This post continues my discussion of remunerative practice models that improve access to justice. I spent a good bit of space in my post on unbundled services, also known as limited-scope retainers, dumping on the comprehensive service, billable-hour model of legal practise and explaining why I believe it is unaffordable and unpalatable to clients. In this post, I’m going to talk about another alternative to the billable hour, flat-rate billing.
The idea of adopting a flat-rate approach to work makes most lawyers pretty twitchy. The fundamental genius of the the billable-hour approach is that you are covered, no matter what. If a file goes badly sideways, if the research is more obscure and tedious than expected, if fresh affidavits are delivered on the eve of an application and must be replied to, the billable hour makes sure you can charge for each and every tenth of an hour you spent on the matter. (Family law matters are especially prone to unexpected expansion, which is the main reason why they are so undesirable as pro bono work.) However, with a careful choice of services and some carefully laid out parameters, flat-rate billing can be profitable and generate income while improving your satisfaction with your practise and your clients’ view of the value of the services you have rendered.
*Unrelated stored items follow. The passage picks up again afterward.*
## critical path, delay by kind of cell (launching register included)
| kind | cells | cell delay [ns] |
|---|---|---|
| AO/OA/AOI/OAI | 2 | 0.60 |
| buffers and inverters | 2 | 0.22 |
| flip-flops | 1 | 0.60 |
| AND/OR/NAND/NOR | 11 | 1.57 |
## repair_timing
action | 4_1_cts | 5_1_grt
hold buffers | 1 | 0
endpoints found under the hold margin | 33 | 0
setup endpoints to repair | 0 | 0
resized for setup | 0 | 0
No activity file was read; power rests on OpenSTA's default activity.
$ cat src/rtl/sumchain_pkg.sv
// Package: shared types for the chained partial-sum adder.
// Assumes: nothing beyond a packed struct of final-stage controls.
package sumchain_pkg;

    // Mode controls taken by the final rounding and limiting stage.
    typedef struct packed {
        logic rnd;  // 1: round half up, 0: truncate
        logic sat;  // 1: clamp to output range, 0: wrap
    } fin_ctrl_t;

endpackage
`src/rtl/rcd_pkg.sv`:
```
package rcd_pkg;

  localparam int OPC_W    = 8;
  localparam int VAL_W    = 16;
  localparam int STAT_W   = 32;
  localparam int N_STATUS = 7;
  localparam int SEL_W    = $clog2(N_STATUS + 1);
  localparam int CPE_W    = 8;
  localparam int N_TIMING = 4;
  localparam int N_TGT    = 8;

  localparam logic [VAL_W-1:0] CPE_LEGAL     = 16'd48;
  localparam logic [7:0]       THRESH_RESET  = 8'h18;

  typedef enum logic [OPC_W-1:0] {
    OP_SHORT_CHIRP  = 8'h10,
    OP_SHORT_LISTEN = 8'h11,
    OP_MED_CHIRP    = 8'h17,
    OP_MED_LISTEN   = 8'h18,
    OP_CPE          = 8'h21,
    OP_THRESH       = 8'h2D,
    OP_ADC_PD       = 8'h32,
    OP_ADC_FMT      = 8'h33
  } opcode_e;

  // Write-target index; timing registers occupy 0..3 in this order.
  localparam int TGT_SHORT_CHIRP  = 0;
  localparam int TGT_SHORT_LISTEN = 1;
  localparam int TGT_MED_CHIRP    = 2;
  localparam int TGT_MED_LISTEN   = 3;
  localparam int TGT_THRESH       = 4;
  localparam int TGT_ADC_PD       = 5;
  localparam int TGT_ADC_FMT      = 6;
  localparam int TGT_CPE          = 7;

  function automatic logic [VAL_W-1:0] timing_default(input int idx);
    case (idx)
      TGT_SHORT_CHIRP:  return 16'd100;
      TGT_SHORT_LISTEN: return 16'd17400;
      TGT_MED_CHIRP:    return 16'd500;
      default:          return 16'd15600;
    endcase
  endfunction

  function automatic logic cpe_mismatch(input logic [VAL_W-1:0] v);
    return v != CPE_LEGAL;
  endfunction

endpackage

```
`src/rtl/rcd_opcode_decode.sv`:
```
module rcd_opcode_decode
  import rcd_pkg::*;
(
  input  logic                 valid,
  input  logic [OPC_W-1:0]     opcode,
  output logic [N_TGT-1:0]     wr_en,
  output logic                 unknown_hit
);

  logic [N_TGT-1:0] hit;

  always_comb begin
    hit = '0;
    case (opcode)
      OP_SHORT_CHIRP:  hit[TGT_SHORT_CHIRP]  = 1'b1;
      OP_SHORT_LISTEN: hit[TGT_SHORT_LISTEN] = 1'b1;
      OP_MED_CHIRP:    hit[TGT_MED_CHIRP]    = 1'b1;
      OP_MED_LISTEN:   hit[TGT_MED_LISTEN]   = 1'b1;
      OP_THRESH:       hit[TGT_THRESH]       = 1'b1;
      OP_ADC_PD:       hit[TGT_ADC_PD]       = 1'b1;
      OP_ADC_FMT:      hit[TGT_ADC_FMT]      = 1'b1;
      OP_CPE:          hit[TGT_CPE]          = 1'b1;
      default:         hit = '0;
    endcase
  end

  assign wr_en       = valid ? hit : '0;
  assign unknown_hit = valid && (hit == '0);

endmodule

```
`src/rtl/rcd_cfg_reg.sv`:
```
module rcd_cfg_reg #(
  parameter int           W   = 16,
  parameter logic [W-1:0] RST = '0
) (
  input  logic         clk,
  input  logic         rst_n,
  input  logic         en,
  input  logic [W-1:0] d,
  output logic [W-1:0] q
);

  always_ff @(posedge clk) begin
    if (!rst_n)  q <= RST;
    else if (en) q <= d;
  end

endmodule

```
`src/rtl/rcd_status_mux.sv`:
```
module rcd_status_mux
  import rcd_pkg::*;
(
  input  logic [SEL_W-1:0]  sel,
  input  logic [VAL_W-1:0]  short_chirp,
  input  logic [VAL_W-1:0]  short_listen,
  input  logic [7:0]        thresh,
  input  logic              pd,
  input  logic              fmt,
  input  logic [VAL_W-1:0]  cpe_req,
  input  logic [CPE_W-1:0]  cpe_eff,
  input  logic              err,
  output logic [STAT_W-1:0] word
);

  always_comb begin
    word = '0;
    case (sel)
      3'd0: word = {short_chirp, short_listen};
      3'd1: word = {thresh, 22'd0, fmt, pd};
      3'd2: word = {16'd0, cpe_req};
      3'd4: word = {21'd0, err, 2'd0, cpe_eff};
      default: word = '0;
    endcase
  end

endmodule

```
`src/rtl/radar_cmd_decoder.sv`:
```
module radar_cmd_decoder
  import rcd_pkg::*;
(
  input  logic                 clk,
  input  logic                 rst_n,
  input  logic                 cmd_valid,
  input  logic [OPC_W-1:0]     cmd_opcode,
  input  logic [VAL_W-1:0]     cmd_value,
  input  logic [SEL_W-1:0]     status_sel,
  output logic [STAT_W-1:0]    status_word,
  output logic [VAL_W-1:0]     short_chirp_cycles,
  output logic [VAL_W-1:0]     short_listen_cycles,
  output logic [VAL_W-1:0]     medium_chirp_cycles,
  output logic [VAL_W-1:0]     medium_listen_cycles,
  output logic [7:0]           thresh_scale,
  output logic                 adc_powerdown,
  output logic                 adc_twos_comp,
  output logic [CPE_W-1:0]     chirps_per_elev,
  output logic                 chirp_count_err,
  output logic                 unknown_opcode
);

  // Named internal events, observed by the bound checker.
  logic [N_TGT-1:0]    wr_en;
  logic                unknown_hit;
  logic                cpe_bad_write;
  logic [VAL_W-1:0]    timing_q [N_TIMING];
  logic [VAL_W-1:0]    cpe_req_q;
  logic                err_q;
  logic                unk_q;

  rcd_opcode_decode u_dec (
    .valid       (cmd_valid),
    .opcode      (cmd_opcode),
    .wr_en       (wr_en),
    .unknown_hit (unknown_hit)
  );

  for (genvar i = 0; i < N_TIMING; i++) begin : g_timing
    rcd_cfg_reg #(.W(VAL_W), .RST(timing_default(i))) u_reg (
      .clk   (clk),
      .rst_n (rst_n),
      .en    (wr_en[i]),
      .d     (cmd_value),
      .q     (timing_q[i])
    );
  end

  rcd_cfg_reg #(.W(8), .RST(THRESH_RESET)) u_thresh (
    .clk (clk), .rst_n (rst_n), .en (wr_en[TGT_THRESH]),
    .d (cmd_value[7:0]), .q (thresh_scale)
  );

  rcd_cfg_reg #(.W(1), .RST(1'b0)) u_pd (
    .clk (clk), .rst_n (rst_n), .en (wr_en[TGT_ADC_PD]),
    .d (cmd_value[0]), .q (adc_powerdown)
  );

  rcd_cfg_reg #(.W(1), .RST(1'b0)) u_fmt (
    .clk (clk), .rst_n (rst_n), .en (wr_en[TGT_ADC_FMT]),
    .d (cmd_value[0]), .q (adc_twos_comp)
  );

  rcd_cfg_reg #(.W(VAL_W), .RST(CPE_LEGAL)) u_cpe_req (
    .clk (clk), .rst_n (rst_n), .en (wr_en[TGT_CPE]),
    .d (cmd_value), .q (cpe_req_q)
  );

  assign cpe_bad_write = wr_en[TGT_CPE] && cpe_mismatch(cmd_value);

  always_ff @(posedge clk) begin
    if (!rst_n) begin
      err_q <= 1'b0;
      unk_q <= 1'b0;
    end else begin
      err_q <= err_q | cpe_bad_write;
      unk_q <= unknown_hit;
    end
  end

  assign short_chirp_cycles   = timing_q[TGT_SHORT_CHIRP];
  assign short_listen_cycles  = timing_q[TGT_SHORT_LISTEN];
  assign medium_chirp_cycles  = timing_q[TGT_MED_CHIRP];
  assign medium_listen_cycles = timing_q[TGT_MED_LISTEN];
  assign chirps_per_elev      = CPE_LEGAL[CPE_W-1:0];
  assign chirp_count_err      = err_q;
  assign unknown_opcode       = unk_q;

  rcd_status_mux u_stat (
    .sel          (status_sel),
    .short_chirp  (short_chirp_cycles),
    .short_listen (short_listen_cycles),
    .thresh       (thresh_scale),
    .pd           (adc_powerdown),
    .fmt          (adc_twos_comp),
    .cpe_req      (cpe_req_q),
    .cpe_eff      (chirps_per_elev),
    .err          (err_q),
    .word         (status_word)
  );

endmodule

```
<file path="src/rtl/acc2_pkg.sv">
package acc2_pkg;

  localparam int unsigned CODE_W = 4;

  localparam logic [CODE_W-1:0] C_LDA_IN  = 4'd1;
  localparam logic [CODE_W-1:0] C_MOV_RA  = 4'd2;
  localparam logic [CODE_W-1:0] C_OUT_R   = 4'd3;
  localparam logic [CODE_W-1:0] C_OUT_A   = 4'd4;
  localparam logic [CODE_W-1:0] C_LDR_IN  = 4'd5;
  localparam logic [CODE_W-1:0] C_LDA_IN2 = 4'd6;
  localparam logic [CODE_W-1:0] C_ADD     = 4'd7;
  localparam logic [CODE_W-1:0] C_OR      = 4'd8;
  localparam logic [CODE_W-1:0] C_AND     = 4'd9;
  localparam logic [CODE_W-1:0] C_NOT     = 4'd10;

  typedef enum logic [2:0] {
    ASEL_IN  = 3'd0,
    ASEL_ADD = 3'd1,
    ASEL_OR  = 3'd2,
    ASEL_AND = 3'd3,
    ASEL_NOT = 3'd4
  } a_sel_e;

  typedef enum logic {
    RSEL_IN  = 1'b0,
    RSEL_ACC = 1'b1
  } r_sel_e;

  typedef enum logic {
    OSEL_GR  = 1'b0,
    OSEL_ACC = 1'b1
  } o_sel_e;

  typedef struct packed {
    logic   a_we;
    a_sel_e a_sel;
    logic   r_we;
    r_sel_e r_sel;
    logic   o_we;
    o_sel_e o_sel;
  } ctrl_t;

endpackage

</file>
<file path="src/rtl/acc2_decode.sv">
module acc2_decode
  import acc2_pkg::*;
(
  input  logic              clk,
  input  logic              rst_n,
  input  logic [CODE_W-1:0] code,
  output ctrl_t             ctrl
);

  always_comb begin
    ctrl       = '0;
    ctrl.a_sel = ASEL_IN;
    ctrl.r_sel = RSEL_IN;
    ctrl.o_sel = OSEL_GR;
    case (code)
      C_LDA_IN, C_LDA_IN2: begin
        ctrl.a_we  = 1'b1;
        ctrl.a_sel = ASEL_IN;
      end
      C_MOV_RA: begin
        ctrl.r_we  = 1'b1;
        ctrl.r_sel = RSEL_ACC;
      end
      C_LDR_IN: begin
        ctrl.r_we  = 1'b1;
        ctrl.r_sel = RSEL_IN;
      end
      C_OUT_R: begin
        ctrl.o_we  = 1'b1;
        ctrl.o_sel = OSEL_GR;
      end
      C_OUT_A: begin
        ctrl.o_we  = 1'b1;
        ctrl.o_sel = OSEL_ACC;
      end
      C_ADD: begin
        ctrl.a_we  = 1'b1;
        ctrl.a_sel = ASEL_ADD;
      end
      C_OR: begin
        ctrl.a_we  = 1'b1;
        ctrl.a_sel = ASEL_OR;
      end
      C_AND: begin
        ctrl.a_we  = 1'b1;
        ctrl.a_sel = ASEL_AND;
      end
      C_NOT: begin
        ctrl.a_we  = 1'b1;
        ctrl.a_sel = ASEL_NOT;
      end
      default: ;
    endcase
  end

  AST_ONE_DEST: assert property (@(posedge clk) disable iff (!rst_n)
    $countones({ctrl.a_we, ctrl.r_we, ctrl.o_we}) <= 1);

endmodule

</file>
<file path="src/rtl/acc2_alu.sv">
module acc2_alu
  import acc2_pkg::*;
#(
  parameter int unsigned DATA_W = 8
) (
  input  a_sel_e            a_sel,
  input  logic [DATA_W-1:0] acc,
  input  logic [DATA_W-1:0] gr,
  input  logic [DATA_W-1:0] ext,
  output logic [DATA_W-1:0] result
);

  logic [DATA_W-1:0] sum;
  logic [DATA_W-1:0] or_v;
  logic [DATA_W-1:0] and_v;
  logic [DATA_W-1:0] inv_v;

  // Modulo-2^DATA_W adder: the carry out is dropped.
  assign sum = acc + gr;

  for (genvar b = 0; b < DATA_W; b++) begin : g_bit
    assign or_v[b]  = acc[b] | gr[b];
    assign and_v[b] = acc[b] & gr[b];
    assign inv_v[b] = ~acc[b];
  end

  always_comb begin
    case (a_sel)
      ASEL_ADD: result = sum;
      ASEL_OR:  result = or_v;
      ASEL_AND: result = and_v;
      ASEL_NOT: result = inv_v;
      default:  result = ext;
    endcase
  end

endmodule

</file>
<file path="src/rtl/acc2_state.sv">
module acc2_state
  import acc2_pkg::*;
#(
  parameter int unsigned DATA_W = 8
) (
  input  logic              clk,
  input  logic              rst_n,
  input  ctrl_t             ctrl,
  input  logic [DATA_W-1:0] a_new,
  input  logic [DATA_W-1:0] ext,
  output logic [DATA_W-1:0] acc_q,
  output logic [DATA_W-1:0] gr_q,
  output logic [DATA_W-1:0] out_q,
  output logic              vld_q
);

  logic [DATA_W-1:0] acc_d;
  logic [DATA_W-1:0] gr_d;
  logic [DATA_W-1:0] out_d;
  logic              vld_d;

  always_comb begin
    acc_d = acc_q;
    gr_d  = gr_q;
    out_d = out_q;
    vld_d = ctrl.o_we;
    if (ctrl.a_we) acc_d = a_new;
    if (ctrl.r_we) gr_d  = (ctrl.r_sel == RSEL_ACC) ? acc_q : ext;
    if (ctrl.o_we) out_d = (ctrl.o_sel == OSEL_ACC) ? acc_q : gr_q;
  end

  always_ff @(posedge clk or negedge rst_n) begin
    if (!rst_n) begin
      acc_q <= '0;
      gr_q  <= '0;
      out_q <= '0;
      vld_q <= 1'b0;
    end else begin
      acc_q <= acc_d;
      gr_q  <= gr_d;
      out_q <= out_d;
      vld_q <= vld_d;
    end
  end

endmodule

</file>
<file path="src/rtl/acc2_core.sv">
module acc2_core
  import acc2_pkg::*;
#(
  parameter int unsigned DATA_W = 8
) (
  input  logic              clk,
  input  logic              rst_n,
  input  logic [3:0]        instr_code,
  input  logic [DATA_W-1:0] data_in,
  output logic [DATA_W-1:0] data_out,
  output logic              out_valid
);

  ctrl_t             ctrl;
  logic [DATA_W-1:0] acc_q;
  logic [DATA_W-1:0] gr_q;
  logic [DATA_W-1:0] a_new;

  acc2_decode u_dec (
    .clk   (clk),
    .rst_n (rst_n),
    .code  (instr_code),
    .ctrl  (ctrl)
  );

  acc2_alu #(.DATA_W(DATA_W)) u_alu (
    .a_sel  (ctrl.a_sel),
    .acc    (acc_q),
    .gr     (gr_q),
    .ext    (data_in),
    .result (a_new)
  );

  acc2_state #(.DATA_W(DATA_W)) u_st (
    .clk   (clk),
    .rst_n (rst_n),
    .ctrl  (ctrl),
    .a_new (a_new),
    .ext   (data_in),
    .acc_q (acc_q),
    .gr_q  (gr_q),
    .out_q (data_out),
    .vld_q (out_valid)
  );

  logic is_out;
  logic is_nop;
  assign is_out = (instr_code == C_OUT_A) || (instr_code == C_OUT_R);
  assign is_nop = (instr_code == 4'd0) || (instr_code > C_NOT);

  AST_GR_KEEP: assert property (@(posedge clk) disable iff (!rst_n)
    (instr_code != C_MOV_RA && instr_code != C_LDR_IN) |=> $stable(gr_q));
  AST_ACC_KEEP: assert property (@(posedge clk) disable iff (!rst_n)
    (instr_code >= C_MOV_RA && instr_code <= C_LDR_IN) |=> $stable(acc_q));
  AST_OUT_FROM_ACC: assert property (@(posedge clk) disable iff (!rst_n)
    (instr_code == C_OUT_A) |=> (out_valid && data_out == $past(acc_q)));
  AST_OUT_FROM_GR: assert property (@(posedge clk) disable iff (!rst_n)
    (instr_code == C_OUT_R) |=> (out_valid && data_out == $past(gr_q)));
  AST_NOP_QUIET: assert property (@(posedge clk) disable iff (!rst_n)
    is_nop |=> ($stable(acc_q) && $stable(gr_q) && $stable(data_out)));
  AST_OUT_HOLD: assert property (@(posedge clk) disable iff (!rst_n)
    !is_out |=> ($stable(data_out) && !out_valid));

endmodule

</file>
<file path="config.mk">
export PLATFORM = sky130hd
export DESIGN_NAME = acc2_core
export DESIGN_NICKNAME = d
export VERILOG_FILES = /design/src/rtl/acc2_pkg.sv /design/src/rtl/acc2_decode.sv /design/src/rtl/acc2_alu.sv /design/src/rtl/acc2_state.sv /design/src/rtl/acc2_core.sv
export SDC_FILE = /design/constraint.sdc
export NUM_CORES = 1
export LEC_CHECK = 0
export BUFFER_PORTS_ARGS = -buffer_cell sky130_fd_sc_hd__buf_2
export CORE_AREA = 2 2 63 65
export DETAILED_ROUTE_END_ITERATION = 8
export DIE_AREA = 0 0 65 67
export GPL_ROUTABILITY_DRIVEN = 0
export GPL_TIMING_DRIVEN = 0
export PLACE_DENSITY = 0.81
export RECOVER_POWER = 50
export SLEW_MARGIN = 40
export SYNTH_ARGS = -nofsm -noshare
export SYNTH_HDL_FRONTEND = slang
export SYNTH_SLANG_ARGS = --single-unit
export TNS_END_PERCENT = 10
</file>
<file path="constraint.sdc">
create_clock -name clk -period 2.64 [get_ports clk]
set_input_delay 0.528 -clock clk [delete_from_list [all_inputs] [get_ports clk]]
set_output_delay 0.528 -clock clk [all_outputs]
set_load 0.005 [all_outputs]
</file>
Word level (Yosys, flattened, before mapping)
Cells that the tools add are included.

word-level totals
  register bits = 25
  input bits = 14
  logic and storage cells = 50

operators by class
  $add $sub $neg = 1
  equality and inequality tests = 14
  multiplexer cells = 6
  bitwise gates (word level) = 24
  reductions and logical operators = 1

operators by type and width
  kind                  number
  $pmux W8 S4           1
  $pmux W4 S5           1
  $eq A4 B3 Y1 const B  4
  $mux W8               2
  $eq A4 B4 Y1 const B  3
  $add A8 B8 Y8         1
  $and A1 B1 Y1         8
  $eq A4 B2 Y1 const B  2
  $not A1 Y1            8
  $or A1 B1 Y1          8
  $pmux W2 S2           2
  $eq A3 B2 Y1 const B  2
  $eq A4 B1 Y1 const B  1
  $eq A3 B1 Y1 const B  1
  $eq A3 B3 Y1 const B  1
  $reduce_or A2 Y1      1

Depth between registers and ports, before layout
  depth in word-level cells = 5
  mapped depth = 7
  gate-level depth less buffers = 7

By module
A second synthesis with hierarchy kept.

second synthesis, totals
  cell total of the unflattened synthesis = 251
  area total of the unflattened synthesis = 2169.6 um^2

modules (own cells, without submodules)
  module       instances  cells an instance  area each (um^2)  sequential area each (um^2)
  acc2_state   1          88                 1083.5            625.6
  acc2_alu     1          144                950.9             0.0
  acc2_decode  1          19                 135.1             0.0

Worst setup path after synthesis
OpenSTA, ideal clock, no wires.

  path type = register -> register
  start = reg u_st.acc_q[0]
  end = reg u_st.acc_q[6]
  setup time = 0.120 ns
  data arrival time = 1.761 ns
  required time = 2.520 ns
  setup slack = 0.758 ns
  stages on the path, launching flop included = 8
  path buffers = 0
  period minus slack after synthesis = 1.882 ns
  cell sequence = dfrtp_1 > ha_1 > fa_1 > a21oi_1 > o21ai_0 > mux2_2 > o21ai_0 > nand2_1

on the way
  cells in the longest elaborated chain, start to end = 2

RTL lines
  element                 RTL line          source
  from (decl)             acc2_state.sv:11  output logic [DATA_W-1:0] acc_q,
  from (signal assigned)  acc2_state.sv:34  acc_q <= '0;
  from (signal assigned)  acc2_state.sv:39  acc_q <= acc_d;
  $add A8 B8 Y8           acc2_alu.sv:19    assign sum = acc + gr;
  $pmux W8 S4             acc2_alu.sv:28    case (a_sel)

Every way passes these cells.
A chain may end at the register's enable or synchronous reset.

Worst setup path after layout
  start = reg u_st.acc_q[1]
  end = reg u_st.acc_q[7]

Same word-level chain as after synthesis.

==> impl_metrics.ini <==
[setup_path]
cp.arrival_ns = 2.29
crit_path_max_fanout = 7
startpoint_type = register
crit_type = reg2reg
crit_required_ns = 2.80
startpoint = u_st.acc_q[1]$_DFFE_PN0P_
rr_startpoint = u_st.acc_q[1]$_DFFE_PN0P_
end_kind = register

[floorplan]
start_util_pct = 57.2
io_pins = 23
die_h_um = 67
die_w_um = 65
core_um2 = 3610
die_area_um2 = 4360
rows = 22

[grt]
antenna_found_initial = 0
use_met1_pct = 35.7
grt_pass1_vias = 1744
grt_pass1_wl_mm = 8.40
grt_usage_pct = 25.4
busiest_layer = met2
met3_usage_pct = 3.04
grt_max_degree = 26
grtUsageMet2_pct = 38.5
grt.overflow.total = 0

[routing]
num_vias = 1800
wl_per_cell_um = 15.8
vias_per_cell = 5.81
wl_mm = 4.91
ant_nets = 0
first_pass_iters = 4
drc_errors = 0
drt_iter0_drc = 145

[pwr]
p_leak_uw = 0.00103
power_density_nw_per_um2 = 712
ir_drop_mv = 0.453

[cts]
htreeDepth = 1
cts_made_buffers = 3
ctsHoldBuffers = 0
clk_pin_slew_worst_paths_ns = 0.09
clk-insertion-delay-late_ns = 0.28
cts_setup_buffers = 0
cts_root_buf = clkbuf_8
clock_sinks = 25
ctsResizeCount = 0
clock_path_buffers = 2
cts_tree = built

[final_layout]
syn_to_final_growth_pct = 10.1
layout-drive-gt1-share_pct = 16.8
fin_area_um2 = 2270
fill_cells = 320
final_nets = 294
antenna_cells = 0

[logic_synthesis]
yosys_warnings = 0
synth-xor-area-share_pct = 1.70
yosysSeqAreaShare_pct = 30.3
synthSimpleGateAreaFrac_pct = 16.3
yosys.area_share.adder_pct = 10.7
synth_ff_type = dfrtp_1
synth_top_area_cell = dfrtp_1
synthMuxAreaShare_pct = 9.46
ys_ff_latch = 25
syn_inst = 237
synth_compound_area_share_pct = 23.6
synth_cell_types = 50
synthArstFlopShare_pct = 100
synth_top_area_share_pct = 30.3
synth_top_family_by_area = compound AO/OA/AOI/OAI gates
synth_edf_count = 0
avgSynthCellArea_um2 = 8.71
syn_area_um2 = 2060
synth.area.top_cells = dfrtp_1 (30%), ha_1 (9.7%), a21oi_1 (7.3%)
syn-num-nets = 268

[timing]
setup_tns_ns = 0
drv_slew = 0
period_share_pct = 80.7
rsz0062_at_grt = no
skew_ns = 0.00640
slew_headroom_pct = 10.2
clock.fmax_mhz = 469
tightestPinTransition_ns = 1.35
finalSetupViolCount = 0
fin_crit_ns = 2.13
hold_viol_final = 0

[place]
hpwl_mm = 3.63
port_buffers = 21
place_area_um2 = 2230

[job]
maxCapViolCount = 0

[status]
outcome = completed

[min_path]
hp-class = in2async
[flip-flops by register name, summed over array words and instances, names as in the netlist]
name / flops
u_st.gr_q: 8
u_st.vld_q: 1
u_st.acc_q: 8
u_st.out_q: 8
[cells in the mapped netlist, drive strengths merged, types with 4 or more instances]
cell,n
dfrtp,25
inv,21
nand2b,5
mux2i,16
o21ai,17
nor2,23
a21oi,32
ha,16
nand2,20
a211oi,4
buf,11
[cell type report]
| class | count | area, um2 | area share (%) |
|---|---|---|---|
| multi-input combinational | 180 | 1270 | 56.0 |
| sequential | 25 | 626 | 27.5 |
| timing repair buffer | 21 | 101 | 4.46 |
| buffer | 11 | 86.3 | 3.80 |
| inverter | 21 | 78.8 | 3.47 |
| tap | 48 | 60.1 | 2.64 |
| clock buffer | 3 | 41.3 | 1.82 |
| clock inverter | 1 | 5.00 | 0.220 |
[cells by family after synthesis]
logic type,Yosys count
AO/OA/AOI/OAI,77
XOR/XNOR,4
adder cells (fa/ha/maj),17
buffers and inverters,32
flip-flops,25
multiplexers,18
AND/OR/NAND/NOR,64
[power breakdown]
| group | total [uW] | switching [uW] | internal [uW] | leakage (uW) |
|---|---|---|---|---|
| clock network | 233 | 127 | 106 | 0.0000255 |
| registers | 598 | 108 | 490 | 0.000294 |
| logic | 787 | 423 | 364 | 0.000707 |
| total | 1620 | 658 | 959 | 0.00103 |
[cell usage in the layout, fill, tap and decap left out, types with 5 or more instances in the layout]
cell type,instances
buf_2,21
nand2b_1,5
dfrtp_1,25
a21oi_1,30
inv_1,21
buf_4,5
mux2i_1,15
o21ai_0,15
nand2_1,19
nor2_1,22
ha_1,16
[final timing paths]
path / endpoint / slack (ns) / cells after the start
max in group asynchronous: u_st.acc_q[4]$_DFFE_PN0P_ / 1.32 / 1
setup / recovery: u_st.acc_q[7]$_DFFE_PN0P_ / 0.51 / 7
setup reg to reg: u_st.acc_q[7]$_DFFE_PN0P_ / 0.51 / 7
hold reg to reg: u_st.out_q[0]$_DFFE_PN0P_ / 0.54 / 2
hold / removal: u_st.out_q[4]$_DFFE_PN0P_ / 0.54 / 1
min in group clk: u_st.out_q[0]$_DFFE_PN0P_ / 0.54 / 2
[layer usage]
layer / part of all wire [%] / vias to the layer above
li1: - / 881
met3: 5.6 / 12
met5: 0 / -
met4: 2.7 / 0
met1: 45 / 849
met2: 46 / 58
[per-stage QoR]
| stage | utilization, % | std cells | setup WS [ns] | hold WS, ns | total power [uW] |
|---|---|---|---|---|---|
| 3_5_place_dp | 61.8 | 306 | 0.497 | 0.512 | 1380 |
| 4_1_cts | 63.1 | 310 | 0.512 | 0.248 | 1620 |
| 3_3_place_gp | 61.8 | 306 | 0.557 | 0.510 | 1350 |
| 2_1_floorplan | - | 237 | 0.758 | 0.232 | 1180 |
| 6_report | 63.0 | 310 | 0.510 | 0.536 | 1620 |
| 5_1_grt | 63.0 | 310 | 0.351 | 0.566 | 1760 |
[worst max-delay path: stages, from the launching register on]
cell      delay (ns)
dfrtp_1         0.50
inv_1           0.08
ha_1            0.30
a211oi_2        0.08
o31ai_1         0.37
o22ai_1         0.18
xnor2_1         0.16
a221o_1         0.34
Note: power is estimated with default switching activity, not from simulation.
In my last post, I mentioned Julie Macfarlane‘s finding, in her report Identifying and Meeting the Needs of Self-represented Litigants (PDF), that of the people she spoke to who were litigating without a lawyer, 53% had been represented by counsel. About 75% of these people had paid for their lawyer out of their own pockets, or with the benefit of loans from someone else’s pocket, but they had since run out of resources and could no longer afford to continue with counsel.
In that post, I also argued that the billable-hour approach is, from the consumer’s point of view, incredibly unappealing.
You walk into the lawyer’s office. The lawyer can’t tell you how long it will take to resolve your case, the steps and applications that will be required to wrap things up or what sort of disbursements will be necessary, what the end result will be, or what the total cost will amount to; all your lawyer can tell you for certain is his or her hourly rate, and that isn’t guaranteed to remain the same throughout the carriage of your file. Then the lawyer asks you for a significant chunk of change, usually not less than $5,000 and often well north of that, to get started on the project.
Imagine the desperation that would impel someone to pay for services on this basis. Thankfully, we enjoy a near monopoly on legal services, and if the client is not prepared to proceed without the benefit of counsel the requested retainer usually gets paid.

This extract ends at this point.